Find the derivative of the function y(x)=c^x+x^c. Assume that c is a constant.
y(x)=c^x+x^c
=y'(x)=x*c+2x
=y'(x)=cx+2x
We have c^x, not c*x
y' = c^x ln c + cx^(c-1)
= c^x (ln c + c/x)
To find the derivative of the function y(x) = c^x + x^c, we can differentiate each term separately using the rules of differentiation.
First, let's differentiate the term c^x. Recall that the derivative of a constant raised to a variable power is given by the formula (d/dx) (a^x) = (ln(a)) * (a^x), where ln(a) is the natural logarithm of a.
So, applying this rule, the derivative of c^x with respect to x is: (d/dx) (c^x) = (ln(c)) * (c^x).
Next, let's differentiate the term x^c. When the base is a variable and the exponent is a constant, we can use the power rule, which states that (d/dx) (x^n) = n * x^(n-1).
Using the power rule, the derivative of x^c with respect to x is: (d/dx) (x^c) = c * x^(c-1).
Finally, to find the derivative of the entire function y(x) = c^x + x^c, we sum up the derivatives of each term: (d/dx) (y(x)) = (d/dx) (c^x) + (d/dx) (x^c).
Substituting the derivatives we found earlier, the final derivative is: (d/dx) (y(x)) = (ln(c)) * (c^x) + c * x^(c-1).
Therefore, the derivative of the function y(x) = c^x + x^c is (ln(c)) * (c^x) + c * x^(c-1).

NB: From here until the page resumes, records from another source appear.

Source: an optimization exercise on an open RTL-to-GDS flow (aim: small area, a short achievable clock period and few clock cycles). Production flows keep margins and buffers that such runs may drop. Function not checked in this run: the RTL went through the layout flow alone.

[config.mk]
export PLATFORM = sky130hd
export DESIGN_NAME = crc18_unit
export DESIGN_NICKNAME = crc18_unit
export VERILOG_FILES = /design/flow/design.v
export SDC_FILE = /design/flow/constraint.sdc
export NUM_CORES = 4
export LEC_CHECK = 0
export CAP_MARGIN = 20
export CORE_MARGIN = 2
export CORE_UTILIZATION = 40
export PLACE_DENSITY = 0.6
export SLEW_MARGIN = 20
[constraint.sdc]
create_clock -name core_clock -period 12.0 [get_ports {clk}]
set_input_delay 2.4000 -clock core_clock [delete_from_list [all_inputs] [get_ports {clk}]]
set_output_delay 2.4000 -clock core_clock [all_outputs]
set_load 0.01 [all_outputs]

To find the derivative of the function y(x) = c^x + x^c, where c is a constant, we can differentiate each term separately using the rules of differentiation.
First, let's differentiate the term c^x. Since c is a constant, we can treat it as such and apply the power rule of differentiation.
The power rule states that if we have a function of the form f(x) = a^x, where a is a constant, the derivative is given by:
f'(x) = ln(a) * a^x
In our case, we have c^x, and the derivative will be:
d/dx [c^x] = ln(c) * c^x
Next, let's differentiate the term x^c. Now, we need to use the chain rule because the base is no longer a constant. The chain rule states that if we have a function of the form f(g(x)), the derivative is given by:
[f(g(x))]' = f'(g(x)) * g'(x)
In our case, f(g(x)) is x^c, and g(x) is x. Let's apply the chain rule:
[f(g(x))]' = c * x^(c-1) * 1
= c * x^(c-1)
Combining the derivatives of both terms, the derivative of y(x) = c^x + x^c is:
y'(x) = ln(c) * c^x + c * x^(c-1)
So, the derivative of the function y(x) = c^x + x^c is ln(c) * c^x + c * x^(c-1).